Группа пришла к заключению, что вспышка началась в одной точке, предположительно с малыша в Мелианду, и что естественным резервуаром вируса является животное, скорее всего, из семейства рукокрылых. Было бы замечательно узнать, реагирует ли вирус из Маконского треугольника на вакцины или лекарства — вот только пока что не существовало никаких вакцин или лекарств, про которые было достоверно известно, что они помогают от какой-либо из разновидностей вируса Эбола, независимо от того мутировал он или нет.
К середине 2014 г. были частично разработаны две экспериментальных вакцины от Эболы — вакцины, которые, возможно, могли дать людям иммунитет против этого вируса, а возможно, нет. Одна вакцина называлась VSV-ZEBOV, а вторая — IFN-Alpha. Ни ту ни другую еще не опробовали на людях. Помимо этого, на разных стадиях разработки находилось около дюжины экспериментальных лекарственных препаратов, большая часть из которых тоже не была испытана на человеке. Господствовала уверенность в том, что большинство экспериментальных лекарств от Эболы окажутся неудачными, поскольку будут либо небезопасны для людей, либо попросту окажутся неэффективными. Среди разрабатывавшихся лекарств от Эболы было соединение под названием ZMapp. Оно показало обнадеживающие результаты при тестировании на морских свинках, но для лечения людей еще не применялось. История препарата ZMapp начинается с Ларри Цейтлина и спермы.
Плевательница
Сегодня Ларри Цейтлин — сооснователь и президент маленькой биотехнологической фирмы Mapp Biopharmaceutical, штаб-квартира которой помещается в нескольких комнатах, арендуемых в бизнес-центре в окрестностях Сан-Диего. Цейтлин, худощавый темноволосый и темноглазый человек за 40 с вкрадчивым голосом, носит джинсы и футболки и известен как специалист по использованию антител для лечения инфекционных заболеваний.
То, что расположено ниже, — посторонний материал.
===== src/flat_wrapper.sv =====
// flat-port wrapper written by rule: the top's interface ports become plain ports
module clock_phase_scheduler_flat 
#(
    parameter int NCH       = 4,
    parameter int CW        = 4,
    parameter int FRAME_LEN = 6,
    parameter int DEF_OFF   = 0,
    parameter int DEF_WID   = 3
)
  (clock, reset, bus_start, bus_stop, bus_cfg_we, bus_cfg_ch, bus_cfg_off, bus_cfg_wid, bus_ch_out, bus_frame_start, bus_busy, bus_cfg_pending);
  clock_phase_scheduler_if #(.NCH(NCH), .CW(CW)) bus_i ();
  input  logic clock;
  input  logic reset;
  input wire logic [$bits(bus_i.start)-1:0] bus_start;
  input wire logic [$bits(bus_i.stop)-1:0] bus_stop;
  input wire logic [$bits(bus_i.cfg_we)-1:0] bus_cfg_we;
  input wire logic [$bits(bus_i.cfg_ch)-1:0] bus_cfg_ch;
  input wire logic [$bits(bus_i.cfg_off)-1:0] bus_cfg_off;
  input wire logic [$bits(bus_i.cfg_wid)-1:0] bus_cfg_wid;
  output wire logic [$bits(bus_i.ch_out)-1:0] bus_ch_out;
  output wire logic [$bits(bus_i.frame_start)-1:0] bus_frame_start;
  output wire logic [$bits(bus_i.busy)-1:0] bus_busy;
  output wire logic [$bits(bus_i.cfg_pending)-1:0] bus_cfg_pending;
  assign bus_i.start = bus_start;
  assign bus_i.stop = bus_stop;
  assign bus_i.cfg_we = bus_cfg_we;
  assign bus_i.cfg_ch = bus_cfg_ch;
  assign bus_i.cfg_off = bus_cfg_off;
  assign bus_i.cfg_wid = bus_cfg_wid;
  assign bus_ch_out = bus_i.ch_out;
  assign bus_frame_start = bus_i.frame_start;
  assign bus_busy = bus_i.busy;
  assign bus_cfg_pending = bus_i.cfg_pending;
  clock_phase_scheduler #(.NCH(NCH), .CW(CW), .FRAME_LEN(FRAME_LEN), .DEF_OFF(DEF_OFF), .DEF_WID(DEF_WID)) u_core (.clock(clock), .reset(reset), .bus(bus_i));
endmodule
В 1996 г. Цейтлин, тогда еще молодой постдокторант в лаборатории Университета Джонса Хопкинса в Балтиморе, входил в исследовательскую группу, занимавшуюся разработкой вагинального бактерицида, который должен был уничтожать передающийся половым путем вирус герпеса, а заодно и убивать человеческую сперму, то есть служить и спермицидом — противозачаточным средством. Спермициды того времени были не очень хороши. Как выяснилось, сперматозоиды очень трудно убить. Этого можно было ожидать, особенно если учесть, что сперма успешно достигает своих целей при неблагоприятных условиях на протяжении почти 6 млн лет.
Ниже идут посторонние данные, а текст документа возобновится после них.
## config.mk

```make
export PLATFORM = sky130hd
export DESIGN_NAME = vga_disp_gen
export DESIGN_NICKNAME = d
export VERILOG_FILES = /design/src/rtl/vga_pkg.sv /design/src/rtl/vga_timing_cnt.sv /design/src/rtl/vga_disp_gen.sv
export SDC_FILE = /design/constraint.sdc
export NUM_CORES = 1
export LEC_CHECK = 0
export ABC_AREA = 1
export ABC_CLOCK_PERIOD_IN_PS = 2670
export CAP_MARGIN = 20
export CORE_ASPECT_RATIO = 0.75
export CORE_UTILIZATION = 45
export DETAILED_ROUTE_END_ITERATION = 10
export PLACE_DENSITY_LB_ADDON = 0.08
export SLEW_MARGIN = 20
export SYNTH_ARGS = -nofsm -noshare
export SYNTH_HDL_FRONTEND = slang
export SYNTH_SLANG_ARGS = --single-unit
```

## constraint.sdc

```tcl
create_clock -name vga_clk -period 2.67 [get_ports vga_clk]
set_input_delay 0.6675 -clock vga_clk [delete_from_list [all_inputs] [get_ports vga_clk]]
set_output_delay 0.6675 -clock vga_clk [all_outputs]
set_load 0.01 [all_outputs]
```

## src/rtl/vga_pkg.sv

```systemverilog
// Shared display types and helpers: RGB565/RGB888 pixel structs, 565->888 colour
// expansion and the colour-bar palette used by the test-pattern mode.
package vga_pkg;

    typedef struct packed {
        logic [4:0] r;
        logic [5:0] g;
        logic [4:0] b;
    } rgb565_t;

    typedef struct packed {
        logic [7:0] r;
        logic [7:0] g;
        logic [7:0] b;
    } rgb888_t;

    localparam rgb888_t BAR_WHITE   = 24'hFF_FF_FF;
    localparam rgb888_t BAR_YELLOW  = 24'hFF_FF_00;
    localparam rgb888_t BAR_CYAN    = 24'h00_FF_FF;
    localparam rgb888_t BAR_GREEN   = 24'h00_FF_00;
    localparam rgb888_t BAR_MAGENTA = 24'hFF_00_FF;
    localparam rgb888_t BAR_RED     = 24'hFF_00_00;
    localparam rgb888_t BAR_BLUE    = 24'h00_00_FF;
    localparam rgb888_t BAR_BLACK   = 24'h00_00_00;

    // Replicate the MSBs into the new LSBs so full-scale 565 maps to 0xFF.
    function automatic rgb888_t rgb565_to_888(input rgb565_t px);
        rgb888_t c;
        c.r = {px.r, px.r[4:2]};
        c.g = {px.g, px.g[5:4]};
        c.b = {px.b, px.b[4:2]};
        return c;
    endfunction

    // Bar colour by index, left to right across the active area.
    function automatic rgb888_t bar_colour(input logic [2:0] idx);
        rgb888_t c;
        case (idx)
            3'd0:    c = BAR_WHITE;
            3'd1:    c = BAR_YELLOW;
            3'd2:    c = BAR_CYAN;
            3'd3:    c = BAR_GREEN;
            3'd4:    c = BAR_MAGENTA;
            3'd5:    c = BAR_RED;
            3'd6:    c = BAR_BLUE;
            default: c = BAR_BLACK;
        endcase
        return c;
    endfunction

endpackage

```

## src/rtl/vga_timing_cnt.sv

```systemverilog
// Raster timing core: horizontal/vertical counters, sync generation, active-area
// flag and frame-start strobe. Combinational flags describe the current counter
// state; sync/DE/frame_start outputs are registered one cycle later.
module vga_timing_cnt #(
    parameter int unsigned H_SYNC   = 128,
    parameter int unsigned H_BP     = 192,
    parameter int unsigned H_ACTIVE = 1280,
    parameter int unsigned H_FP     = 64,
    parameter int unsigned V_SYNC   = 7,
    parameter int unsigned V_BP     = 20,
    parameter int unsigned V_ACTIVE = 768,
    parameter int unsigned V_FP     = 3,
    parameter bit          HS_POL   = 1'b0,
    parameter bit          VS_POL   = 1'b0
) (
    input  logic clk_i,
    input  logic rst_ni,
    output logic active_o,
    output logic frame_first_o,
    output logic hsync_o,
    output logic vsync_o,
    output logic de_o,
    output logic frame_start_o
);

    localparam int unsigned H_TOTAL = H_SYNC + H_BP + H_ACTIVE + H_FP;
    localparam int unsigned V_TOTAL = V_SYNC + V_BP + V_ACTIVE + V_FP;
    localparam int unsigned HW      = $clog2(H_TOTAL);
    localparam int unsigned VW      = $clog2(V_TOTAL);
    localparam logic [HW-1:0] H_LAST = HW'(H_TOTAL - 1);
    localparam logic [VW-1:0] V_LAST = VW'(V_TOTAL - 1);

    logic [HW-1:0] h_q, h_d;
    logic [VW-1:0] v_q, v_d;
    logic [31:0]   h_x, v_x;
    logic          hs_act, vs_act, h_act, v_act;
    logic          hsync_q, vsync_q, de_q, frame_start_q;

    // Compare in 32 bits so the parameter arithmetic needs no width juggling.
    assign h_x = 32'(h_q);
    assign v_x = 32'(v_q);

    assign hs_act        = (h_x < H_SYNC);
    assign vs_act        = (v_x < V_SYNC);
    assign h_act         = (h_x >= H_SYNC + H_BP) && (h_x < H_SYNC + H_BP + H_ACTIVE);
    assign v_act         = (v_x >= V_SYNC + V_BP) && (v_x < V_SYNC + V_BP + V_ACTIVE);
    assign active_o      = h_act && v_act;
    assign frame_first_o = (h_q == '0) && (v_q == '0);

    // Next raster position: h wraps each line, v advances on the h wrap.
    always_comb begin
        h_d = h_q + HW'(1);
        v_d = v_q;
        if (h_q == H_LAST) begin
            h_d = '0;
            v_d = (v_q == V_LAST) ? '0 : v_q + VW'(1);
        end
    end

    // Counter state and registered timing outputs.
    always_ff @(posedge clk_i or negedge rst_ni) begin
        if (!rst_ni) begin
            h_q           <= '0;
            v_q           <= '0;
            hsync_q       <= ~HS_POL;
            vsync_q       <= ~VS_POL;
            de_q          <= 1'b0;
            frame_start_q <= 1'b0;
        end else begin
            h_q           <= h_d;
            v_q           <= v_d;
            hsync_q       <= hs_act ? HS_POL : ~HS_POL;
            vsync_q       <= vs_act ? VS_POL : ~VS_POL;
            de_q          <= active_o;
            frame_start_q <= frame_first_o;
        end
    end

    assign hsync_o       = hsync_q;
    assign vsync_o       = vsync_q;
    assign de_o          = de_q;
    assign frame_start_o = frame_start_q;

endmodule

```

## src/rtl/vga_disp_gen.sv

```systemverilog
// VGA/DVI timing generator with read-ahead RGB565 unpacker fed from an FWFT FIFO.
// Optional colour-bar test pattern is built when VGA_DISP_GEN_PATTERN_EN is defined
// (adds the pattern_sel input).
module vga_disp_gen
    import vga_pkg::*;
#(
    parameter int unsigned DATA_W   = 64,
    parameter int unsigned H_SYNC   = 128,
    parameter int unsigned H_BP     = 192,
    parameter int unsigned H_ACTIVE = 1280,
    parameter int unsigned H_FP     = 64,
    parameter int unsigned V_SYNC   = 7,
    parameter int unsigned V_BP     = 20,
    parameter int unsigned V_ACTIVE = 768,
    parameter int unsigned V_FP     = 3,
    parameter bit          HS_POL   = 1'b0,
    parameter bit          VS_POL   = 1'b0
) (
    input  logic              vga_clk,
    input  logic              vga_rst_n,
    input  logic              ddr_init_done,
`ifdef VGA_DISP_GEN_PATTERN_EN
    input  logic              pattern_sel,
`endif
    input  logic [DATA_W-1:0] pix_data,
    input  logic              pix_valid,
    output logic              pix_rden,
    output logic              vga_hsync,
    output logic              vga_vsync,
    output logic              vga_de,
    output logic [7:0]        vga_r,
    output logic [7:0]        vga_g,
    output logic [7:0]        vga_b,
    output logic              frame_start,
    output logic              underflow
);

    localparam int unsigned PPW     = DATA_W / 16;
    localparam int unsigned PH_W    = (PPW > 1) ? $clog2(PPW) : 1;
    localparam logic [PH_W-1:0] PH_LAST = PH_W'(PPW - 1);

    logic              active, frame_first;
    logic [PH_W-1:0]   ph_q, ph_d;
    logic              frame_en_q, frame_en_d;
    logic [DATA_W-1:0] word_q, word_d;
    logic              word_ok_q, word_ok_d;
    logic              underflow_q, underflow_d;
    rgb888_t           colour_q, colour_d;
    logic              pattern_frame;
    logic              fetch_slot;
    logic [15:0]       cur_px;
    logic              px_ok;

    vga_timing_cnt #(
        .H_SYNC   (H_SYNC),
        .H_BP     (H_BP),
        .H_ACTIVE (H_ACTIVE),
        .H_FP     (H_FP),
        .V_SYNC   (V_SYNC),
        .V_BP     (V_BP),
        .V_ACTIVE (V_ACTIVE),
        .V_FP     (V_FP),
        .HS_POL   (HS_POL),
        .VS_POL   (VS_POL)
    ) u_timing (
        .clk_i         (vga_clk),
        .rst_ni        (vga_rst_n),
        .active_o      (active),
        .frame_first_o (frame_first),
        .hsync_o       (vga_hsync),
        .vsync_o       (vga_vsync),
        .de_o          (vga_de),
        .frame_start_o (frame_start)
    );

`ifdef VGA_DISP_GEN_PATTERN_EN
    localparam int unsigned COL_W = $clog2(H_ACTIVE);
    localparam int unsigned BAR_W = H_ACTIVE / 8;

    logic             pattern_q, pattern_d;
    logic [COL_W-1:0] col_q, col_d;
    logic [2:0]       bar_idx;

    assign pattern_frame = pattern_q;
    assign bar_idx       = 3'(32'(col_q) / BAR_W);

    // Pattern mode is latched per frame; column counts across the active line.
    always_comb begin
        pattern_d = frame_first ? pattern_sel : pattern_q;
        col_d     = active ? col_q + COL_W'(1) : '0;
    end

    // Pattern-mode state.
    always_ff @(posedge vga_clk or negedge vga_rst_n) begin
        if (!vga_rst_n) begin
            pattern_q <= 1'b0;
            col_q     <= '0;
        end else begin
            pattern_q <= pattern_d;
            col_q     <= col_d;
        end
    end
`else
    assign pattern_frame = 1'b0;
`endif

    // A word is due at the first pixel of each PPW group when the frame is live.
    assign fetch_slot = active && (ph_q == '0) && frame_en_q && !pattern_frame;
    assign pix_rden   = fetch_slot && pix_valid;

    // Pixel 0 comes straight off the FIFO head; later pixels from the shift register.
    assign cur_px = (ph_q == '0) ? pix_data[DATA_W-1 -: 16] : word_q[DATA_W-1 -: 16];
    assign px_ok  = (ph_q == '0) ? pix_valid : word_ok_q;

    // Phase, frame enable, shift register and underflow next-state.
    always_comb begin
        ph_d        = '0;
        frame_en_d  = frame_first ? ddr_init_done : frame_en_q;
        word_d      = word_q;
        word_ok_d   = word_ok_q;
        underflow_d = underflow_q;
        if (active && (ph_q != PH_LAST)) begin
            ph_d = ph_q + PH_W'(1);
        end
        if (pix_rden) begin
            // Pre-shift so the next phase finds its pixel in the top slot.
            word_d    = pix_data << 16;
            word_ok_d = 1'b1;
        end else if (fetch_slot) begin
            word_ok_d   = 1'b0;
            underflow_d = 1'b1;
        end else if (active && (ph_q != '0)) begin
            word_d = word_q << 16;
        end
    end

    // Output colour for the current counter state; black in blanking.
    always_comb begin
        colour_d = '0;
        if (active) begin
`ifdef VGA_DISP_GEN_PATTERN_EN
            if (pattern_frame) begin
                colour_d = bar_colour(bar_idx);
            end else if (frame_en_q && px_ok) begin
                colour_d = rgb565_to_888(rgb565_t'(cur_px));
            end
`else
            if (frame_en_q && px_ok) begin
                colour_d = rgb565_to_888(rgb565_t'(cur_px));
            end
`endif
        end
    end

    // Fetch/unpack state and registered colour outputs.
    always_ff @(posedge vga_clk or negedge vga_rst_n) begin
        if (!vga_rst_n) begin
            ph_q        <= '0;
            frame_en_q  <= 1'b0;
            word_q      <= '0;
            word_ok_q   <= 1'b0;
            underflow_q <= 1'b0;
            colour_q    <= '0;
        end else begin
            ph_q        <= ph_d;
            frame_en_q  <= frame_en_d;
            word_q      <= word_d;
            word_ok_q   <= word_ok_d;
            underflow_q <= underflow_d;
            colour_q    <= colour_d;
        end
    end

    assign vga_r     = colour_q.r;
    assign vga_g     = colour_q.g;
    assign vga_b     = colour_q.b;
    assign underflow = underflow_q;

endmodule

```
Цейтлин занимался спермицидом, содержащим антитела, убивающие сперматозоиды. Антитела — это белки, вырабатываемые иммунной системой высших животных. Антитела циркулируют в крови и, прикрепляясь к микроорганизмам, проникающим в кровоток, нейтрализуют их. Цейтлин работал с человеческими антителами, пытаясь понять, могут ли они прикрепляться к человеческим сперматозоидам и убивать их.
Цейтлин немного экспериментировал со спермой и антителами. Вот он сидит на табуретке в одной из лабораторий Университета Джона Хопкинса перед микроскопом, и рядом на столе две маленькие пластмассовые баночки для фотопленки. Он открывает одну баночку. В ней немного слизи, собранной с шейки матки некой женщины. Цейтлин набирает в пипетку каплю слизи и помещает ее на предметное стекло микроскопа. Затем он открывает вторую баночку, с еще теплой спермой. («Ее предоставил тем же утром студент колледжа, вероятно, направлявшийся на лекцию, — говорит Цейтлин. — И получил за это $10».) Цейтлин помещает в слизь каплю спермы. Потом кладет стеклышко под микроскоп и рассматривает.